XIV.

From that day Lorenzo, as he promised, ceased to manifest any interest in what I did in society. But this apparent confidence afforded me no pleasure. I remained painfully wounded at what had passed between us. I considered his suspicions even more humiliating than those of my father, and began to feel that the fault I had so greatly deplored had not merited so long and cruel a chastisement.

Moreover, I was only relieved from the anxiety caused by his vigilance to experience another which was soon to increase and reveal to me at last my true destiny. It did not, in fact, require a long time to discover that Lorenzo's new attitude was sometimes less like confidence than indifference. It frequently happened that I searched a long time for him in the different salons where we were accustomed to spend all our evenings, without being able to find him. One day I perceived him talking in a very animated manner with Mme. de B——, and, when I approached, I fancied there was a slight expression of displeasure in his face, which, though promptly concealed, was sufficient to cause me a painful sensation of embarrassment.

When we were alone, however, I found him unchanged. His manner towards me had lost nothing of its charm; he seemed as affectionate as ever, and yet an invisible barrier had risen between us, which was constantly increasing, and I began to experience a feeling of solitude that was especially painful in society, but from which I was nowhere completely exempt.

But the success of my first appearance in the world had now given way to that of fashion. The arrival of some foreign prince, whose name I no longer remember, prolonged the gay season at Paris this year, and one reunion succeeded another as if it were carnival time. There was not one to which I was not invited, and, though an undeniable need of rest began to overpower the feverish activity that for some time had come over me, I was unable to stop, for I began to perceive that a quiet, tranquil life was insupportable to Lorenzo unless in his studio. Out of that, he wished to be incessantly in motion, and, as he could not now seriously resume his artist life, he gave himself up entirely to that of the world, and was not yet indifferent to the pleasure of having me accompany him.

It was therefore impossible for me to extricate myself from the giddy round of which I had grown so weary, and I sometimes envied those who were satisfied with the mere pleasure of attracting attention. I felt astonished then, and I still am, at the wonderful part played by vanity in these gayeties, which are so different to those who participate in them from what they seem to the crowd who are excluded. The music, the dancing, the splendid apartments, the gayety of youth requisite to enjoy all this, and, to crown the whole, the pleasure of meeting those who are dear, are the chief attractions and keenest enjoyments which cause those who have the power of exhausting them to be envied by all who are deprived of them. If this were really all, such a life would be ennobled to a certain degree in my eyes, for its dangers and its pleasures would at least be commensurate with the love and the disapprobation of which they are the object. But the seductions of the world consist chiefly in the satisfaction of eclipsing others, and the intoxication it causes is almost always produced, not by the pleasure it gives, but by the vanity of those who mingle in it. This seems strange when we reflect upon it, and we can see, without rising very high, that not only happiness, but pleasure, and even amusement, can find a better source; and consequently those who really possess these envied blessings are the people who are supposed to be the most debarred from them.

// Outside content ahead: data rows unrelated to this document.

### config.mk
export PLATFORM = sky130hd
export DESIGN_NAME = dpe_pcapwriter_flat
export DESIGN_NICKNAME = d
export VERILOG_FILES = /design/src/rtl/dpe_pkg.sv /design/src/rtl/axis_if.sv /design/src/rtl/dpe_if.sv /design/src/rtl/pcapwriter.sv /design/src/rtl/dpe_pcapwriter.sv /design/src/flat_wrapper.sv
export SDC_FILE = /design/constraint.sdc
export NUM_CORES = 1
export LEC_CHECK = 0
export ABC_AREA = 1
export ABC_CLOCK_PERIOD_IN_PS = 6100
export CORE_ASPECT_RATIO = 1.75
export CORE_MARGIN = 5
export CORE_UTILIZATION = 30
export CTS_CLUSTER_SIZE = 25
export DETAILED_ROUTE_END_ITERATION = 10
export GPL_TIMING_DRIVEN = 0
export HOLD_SLACK_MARGIN = 0.02
export PLACE_DENSITY = 0.67
export SLEW_MARGIN = 20
export SYNTH_ARGS = -nofsm -noshare
export SYNTH_HDL_FRONTEND = slang
export SYNTH_SLANG_ARGS = --single-unit
### constraint.sdc
create_clock -name inp_clk -period 6.1 [get_ports inp_clk]
set_input_delay 0.61 -clock inp_clk [delete_from_list [all_inputs] [get_ports inp_clk]]
set_output_delay 0.61 -clock inp_clk [all_outputs]
set_load 0.02 [all_outputs]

As for me, I was no longer light-hearted, but I tried to appear so in society; for the sad expression I could not always disguise had excited some observations that wounded my pride.

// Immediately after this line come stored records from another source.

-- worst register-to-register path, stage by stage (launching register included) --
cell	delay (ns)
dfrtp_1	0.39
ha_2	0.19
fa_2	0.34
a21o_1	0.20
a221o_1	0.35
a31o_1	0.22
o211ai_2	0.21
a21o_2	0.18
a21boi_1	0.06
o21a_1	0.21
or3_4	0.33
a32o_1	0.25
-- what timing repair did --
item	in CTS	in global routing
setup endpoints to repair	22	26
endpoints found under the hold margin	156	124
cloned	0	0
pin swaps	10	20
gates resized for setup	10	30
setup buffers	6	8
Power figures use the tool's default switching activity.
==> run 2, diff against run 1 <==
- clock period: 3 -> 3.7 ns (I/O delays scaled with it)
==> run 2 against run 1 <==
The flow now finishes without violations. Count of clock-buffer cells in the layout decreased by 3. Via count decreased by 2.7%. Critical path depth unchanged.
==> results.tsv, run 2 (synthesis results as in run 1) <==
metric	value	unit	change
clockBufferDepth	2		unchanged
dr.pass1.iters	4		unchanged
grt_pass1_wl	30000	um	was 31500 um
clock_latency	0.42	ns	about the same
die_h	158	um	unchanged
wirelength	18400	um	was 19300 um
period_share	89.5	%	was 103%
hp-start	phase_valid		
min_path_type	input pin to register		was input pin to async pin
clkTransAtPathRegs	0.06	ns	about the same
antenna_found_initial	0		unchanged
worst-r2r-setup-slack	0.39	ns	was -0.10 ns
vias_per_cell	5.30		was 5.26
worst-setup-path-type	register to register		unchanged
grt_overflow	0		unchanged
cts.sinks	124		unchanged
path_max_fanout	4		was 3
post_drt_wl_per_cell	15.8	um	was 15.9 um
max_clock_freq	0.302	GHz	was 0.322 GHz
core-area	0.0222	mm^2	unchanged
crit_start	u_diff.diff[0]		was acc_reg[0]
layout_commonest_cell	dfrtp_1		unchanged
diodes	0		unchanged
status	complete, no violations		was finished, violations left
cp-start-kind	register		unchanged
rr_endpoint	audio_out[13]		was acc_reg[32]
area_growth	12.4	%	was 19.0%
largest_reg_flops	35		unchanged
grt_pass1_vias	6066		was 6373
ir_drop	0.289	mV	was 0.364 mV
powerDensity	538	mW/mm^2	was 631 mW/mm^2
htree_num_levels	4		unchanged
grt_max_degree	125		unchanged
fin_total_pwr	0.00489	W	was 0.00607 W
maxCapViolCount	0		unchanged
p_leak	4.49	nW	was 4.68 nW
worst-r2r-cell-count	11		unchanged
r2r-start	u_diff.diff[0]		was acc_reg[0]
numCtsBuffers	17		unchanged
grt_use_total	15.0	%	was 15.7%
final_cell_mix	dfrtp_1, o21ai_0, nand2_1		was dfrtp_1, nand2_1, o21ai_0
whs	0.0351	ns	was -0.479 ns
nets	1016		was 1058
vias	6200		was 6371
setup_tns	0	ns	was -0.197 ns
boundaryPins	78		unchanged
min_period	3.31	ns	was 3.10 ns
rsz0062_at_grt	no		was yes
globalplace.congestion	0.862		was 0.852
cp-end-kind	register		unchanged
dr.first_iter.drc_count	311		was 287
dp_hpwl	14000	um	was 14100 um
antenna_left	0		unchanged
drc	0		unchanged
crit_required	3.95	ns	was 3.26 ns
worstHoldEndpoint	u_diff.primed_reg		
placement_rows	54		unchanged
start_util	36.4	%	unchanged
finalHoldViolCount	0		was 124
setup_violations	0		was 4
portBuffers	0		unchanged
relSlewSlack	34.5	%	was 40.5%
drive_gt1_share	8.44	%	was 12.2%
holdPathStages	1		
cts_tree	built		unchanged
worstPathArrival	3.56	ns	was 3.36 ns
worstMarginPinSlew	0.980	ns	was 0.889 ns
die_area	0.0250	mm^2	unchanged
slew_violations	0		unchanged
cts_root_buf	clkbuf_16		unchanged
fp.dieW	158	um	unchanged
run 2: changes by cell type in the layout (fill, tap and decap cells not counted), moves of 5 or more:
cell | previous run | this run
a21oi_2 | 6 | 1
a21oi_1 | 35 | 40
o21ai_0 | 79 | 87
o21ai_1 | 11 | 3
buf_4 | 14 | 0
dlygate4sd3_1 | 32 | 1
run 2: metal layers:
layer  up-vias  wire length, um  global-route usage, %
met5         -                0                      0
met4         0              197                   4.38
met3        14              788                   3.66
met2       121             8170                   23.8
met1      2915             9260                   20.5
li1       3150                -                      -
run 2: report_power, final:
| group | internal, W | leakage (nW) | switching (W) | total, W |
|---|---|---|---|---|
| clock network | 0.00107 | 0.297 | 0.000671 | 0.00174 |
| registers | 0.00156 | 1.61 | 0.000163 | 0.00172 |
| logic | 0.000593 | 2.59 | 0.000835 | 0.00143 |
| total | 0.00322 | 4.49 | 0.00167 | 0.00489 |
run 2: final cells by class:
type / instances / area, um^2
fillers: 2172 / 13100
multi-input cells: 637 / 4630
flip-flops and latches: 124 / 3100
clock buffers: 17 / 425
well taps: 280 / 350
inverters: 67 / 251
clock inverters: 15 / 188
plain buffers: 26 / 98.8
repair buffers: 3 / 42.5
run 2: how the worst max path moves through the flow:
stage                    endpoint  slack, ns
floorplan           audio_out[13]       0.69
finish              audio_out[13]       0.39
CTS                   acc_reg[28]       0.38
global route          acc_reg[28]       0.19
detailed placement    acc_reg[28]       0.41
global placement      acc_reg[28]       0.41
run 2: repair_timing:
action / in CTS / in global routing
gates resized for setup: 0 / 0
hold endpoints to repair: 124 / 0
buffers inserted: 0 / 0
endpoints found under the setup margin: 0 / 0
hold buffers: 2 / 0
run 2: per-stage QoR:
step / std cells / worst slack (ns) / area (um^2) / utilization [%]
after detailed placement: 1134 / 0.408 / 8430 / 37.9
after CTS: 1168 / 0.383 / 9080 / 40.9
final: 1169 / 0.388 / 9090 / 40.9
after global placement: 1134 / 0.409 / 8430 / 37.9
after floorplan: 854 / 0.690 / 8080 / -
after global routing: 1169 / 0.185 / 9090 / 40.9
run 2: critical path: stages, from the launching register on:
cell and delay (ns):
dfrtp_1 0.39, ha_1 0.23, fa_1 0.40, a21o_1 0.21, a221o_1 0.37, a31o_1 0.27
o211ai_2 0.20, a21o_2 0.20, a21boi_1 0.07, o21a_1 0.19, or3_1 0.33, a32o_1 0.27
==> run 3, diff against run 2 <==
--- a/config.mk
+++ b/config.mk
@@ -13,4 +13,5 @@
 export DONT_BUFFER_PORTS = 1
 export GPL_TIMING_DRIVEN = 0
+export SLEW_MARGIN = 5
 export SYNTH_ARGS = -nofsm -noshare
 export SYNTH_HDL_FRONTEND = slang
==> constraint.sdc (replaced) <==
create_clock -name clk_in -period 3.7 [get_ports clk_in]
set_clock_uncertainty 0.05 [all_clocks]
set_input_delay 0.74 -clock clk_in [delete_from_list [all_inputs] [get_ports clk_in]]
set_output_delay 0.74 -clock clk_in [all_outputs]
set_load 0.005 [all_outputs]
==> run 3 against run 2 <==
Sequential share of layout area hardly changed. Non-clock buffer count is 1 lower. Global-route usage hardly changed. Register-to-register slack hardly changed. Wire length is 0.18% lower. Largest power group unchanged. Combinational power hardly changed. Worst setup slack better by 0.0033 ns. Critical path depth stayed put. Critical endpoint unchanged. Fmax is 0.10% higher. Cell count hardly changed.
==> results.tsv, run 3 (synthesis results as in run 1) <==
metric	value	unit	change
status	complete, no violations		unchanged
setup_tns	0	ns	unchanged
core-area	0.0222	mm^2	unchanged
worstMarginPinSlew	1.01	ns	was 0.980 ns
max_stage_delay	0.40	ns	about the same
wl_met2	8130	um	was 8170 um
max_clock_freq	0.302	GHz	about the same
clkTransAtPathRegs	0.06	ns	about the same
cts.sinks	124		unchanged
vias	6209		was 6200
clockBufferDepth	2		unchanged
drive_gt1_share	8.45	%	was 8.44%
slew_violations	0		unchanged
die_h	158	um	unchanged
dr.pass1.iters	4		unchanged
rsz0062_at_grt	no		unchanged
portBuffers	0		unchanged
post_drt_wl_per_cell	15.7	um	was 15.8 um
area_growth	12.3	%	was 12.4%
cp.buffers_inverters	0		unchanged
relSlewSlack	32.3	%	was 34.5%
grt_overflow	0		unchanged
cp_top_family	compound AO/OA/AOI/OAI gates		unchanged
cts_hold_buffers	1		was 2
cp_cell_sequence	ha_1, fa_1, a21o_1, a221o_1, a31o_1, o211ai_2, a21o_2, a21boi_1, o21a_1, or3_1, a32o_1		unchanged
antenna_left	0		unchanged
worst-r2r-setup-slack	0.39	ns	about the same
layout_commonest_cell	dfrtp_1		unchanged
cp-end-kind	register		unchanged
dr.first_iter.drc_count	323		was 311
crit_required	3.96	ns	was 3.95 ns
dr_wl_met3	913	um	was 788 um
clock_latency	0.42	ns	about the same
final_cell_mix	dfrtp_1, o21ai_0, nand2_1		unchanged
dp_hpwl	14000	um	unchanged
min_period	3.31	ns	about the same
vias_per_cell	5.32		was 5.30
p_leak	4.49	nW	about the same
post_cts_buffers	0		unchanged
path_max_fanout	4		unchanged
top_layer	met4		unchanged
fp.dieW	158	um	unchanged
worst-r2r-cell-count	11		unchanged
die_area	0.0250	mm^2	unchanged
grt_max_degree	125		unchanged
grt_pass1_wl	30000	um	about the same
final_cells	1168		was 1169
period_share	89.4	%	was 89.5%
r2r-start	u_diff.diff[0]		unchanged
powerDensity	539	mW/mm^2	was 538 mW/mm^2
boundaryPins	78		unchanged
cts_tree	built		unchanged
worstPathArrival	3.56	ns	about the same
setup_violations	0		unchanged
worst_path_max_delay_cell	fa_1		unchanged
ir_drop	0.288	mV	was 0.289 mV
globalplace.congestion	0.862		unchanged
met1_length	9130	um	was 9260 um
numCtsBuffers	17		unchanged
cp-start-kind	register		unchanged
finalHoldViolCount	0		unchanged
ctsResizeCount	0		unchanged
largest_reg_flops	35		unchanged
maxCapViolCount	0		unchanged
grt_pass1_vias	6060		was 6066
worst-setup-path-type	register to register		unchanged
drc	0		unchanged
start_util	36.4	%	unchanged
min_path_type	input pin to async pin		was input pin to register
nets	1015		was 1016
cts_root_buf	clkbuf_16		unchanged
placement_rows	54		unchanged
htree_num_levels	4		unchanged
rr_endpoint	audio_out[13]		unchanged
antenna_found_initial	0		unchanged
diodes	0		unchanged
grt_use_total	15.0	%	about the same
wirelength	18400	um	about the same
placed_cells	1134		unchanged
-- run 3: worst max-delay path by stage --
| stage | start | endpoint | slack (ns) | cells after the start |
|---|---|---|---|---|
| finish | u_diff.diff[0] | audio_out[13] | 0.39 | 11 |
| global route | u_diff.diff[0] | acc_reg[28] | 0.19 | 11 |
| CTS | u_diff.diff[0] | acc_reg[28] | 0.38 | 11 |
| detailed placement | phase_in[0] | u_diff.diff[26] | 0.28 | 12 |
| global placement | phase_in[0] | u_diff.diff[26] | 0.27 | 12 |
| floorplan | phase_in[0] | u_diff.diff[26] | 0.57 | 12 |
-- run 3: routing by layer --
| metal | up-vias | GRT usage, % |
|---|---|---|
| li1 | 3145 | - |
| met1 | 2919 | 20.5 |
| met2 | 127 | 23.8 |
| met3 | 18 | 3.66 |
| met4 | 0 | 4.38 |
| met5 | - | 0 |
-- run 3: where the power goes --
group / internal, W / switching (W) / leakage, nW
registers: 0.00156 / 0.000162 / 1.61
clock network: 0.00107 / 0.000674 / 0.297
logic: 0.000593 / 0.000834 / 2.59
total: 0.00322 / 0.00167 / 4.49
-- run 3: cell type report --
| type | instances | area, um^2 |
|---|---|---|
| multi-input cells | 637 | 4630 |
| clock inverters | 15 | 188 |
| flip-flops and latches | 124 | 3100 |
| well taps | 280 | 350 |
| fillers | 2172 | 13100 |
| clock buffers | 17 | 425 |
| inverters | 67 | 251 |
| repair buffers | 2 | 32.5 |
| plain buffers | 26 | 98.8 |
### config.mk
export PLATFORM = sky130hd
export DESIGN_NAME = mnist_mlp_wload_seq
export DESIGN_NICKNAME = d
export VERILOG_FILES = /design/src/rtl/mnist_mlp_wload_seq.sv
export SDC_FILE = /design/constraint.sdc
export NUM_CORES = 1
export LEC_CHECK = 0
export ABC_CLOCK_PERIOD_IN_PS = 4900
export BUFFER_PORTS_ARGS = -buffer_cell sky130_fd_sc_hd__buf_2
export CORE_ASPECT_RATIO = 1.2
export CORE_MARGIN = 1
export CORE_UTILIZATION = 51
export DETAILED_ROUTE_END_ITERATION = 8
export GPL_ROUTABILITY_DRIVEN = 0
export HOLD_SLACK_MARGIN = 0.1
export PLACE_DENSITY = 0.79
export SLEW_MARGIN = 30
export SYNTH_ARGS = -nofsm -noshare
export SYNTH_HDL_FRONTEND = slang
export SYNTH_SLANG_ARGS = --single-unit
export TNS_END_PERCENT = 1
### constraint.sdc
create_clock -name clk -period 4.9 [get_ports clk]
set_clock_uncertainty 0.15 [all_clocks]
set_input_delay 0.735 -clock clk [delete_from_list [all_inputs] [get_ports clk]]
set_output_delay 0.735 -clock clk [all_outputs]
set_load 0.02 [all_outputs]
## config.mk

```make
export PLATFORM = sky130hd
export DESIGN_NAME = is_fu_issue_queue
export DESIGN_NICKNAME = d
export VERILOG_FILES = /design/src/rtl/is_fu_issue_queue_pkg.sv /design/src/rtl/is_fu_classify.sv /design/src/rtl/is_fu_issue_queue.sv
export SDC_FILE = /design/constraint.sdc
export NUM_CORES = 1
export LEC_CHECK = 0
export BUFFER_PORTS_ARGS = -buffer_cell sky130_fd_sc_hd__buf_2
export CAP_MARGIN = 10
export CORE_ASPECT_RATIO = 0.9
export CORE_MARGIN = 5
export CORE_UTILIZATION = 55
export CTS_CLUSTER_SIZE = 28
export DETAILED_ROUTE_END_ITERATION = 10
export HOLD_SLACK_MARGIN = 0.05
export PLACE_DENSITY = 0.75
export SLEW_MARGIN = 10
export SYNTH_ARGS = -nofsm -noshare
export SYNTH_HDL_FRONTEND = slang
export SYNTH_HIERARCHICAL = 1
export SYNTH_SLANG_ARGS = --single-unit
```

## constraint.sdc

```tcl
create_clock -name clock -period 9.2 [get_ports clock]
set_clock_uncertainty 0.05 [all_clocks]
set_input_delay 1.84 -clock clock [delete_from_list [all_inputs] [get_ports clock]]
set_output_delay 1.84 -clock clock [all_outputs]
set_load 0.05 [all_outputs]
```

“What! the fair Ginevra really melancholy?” said Lando Landi, sitting down beside me one evening at a concert, and speaking in the familiar tone authorized by his relationship, but which was none the less displeasing. “I have always denied it, because you are so invariably cheerful when I see you out of this everlasting din, as I do every day. I only supposed you a little weary of so gay a life—a thing conceivable, even in your case, for one gets tired of everything, even of turning people's heads; but this evening you really have the air of a tragic muse.”

“I am a little fatigued, that is all.”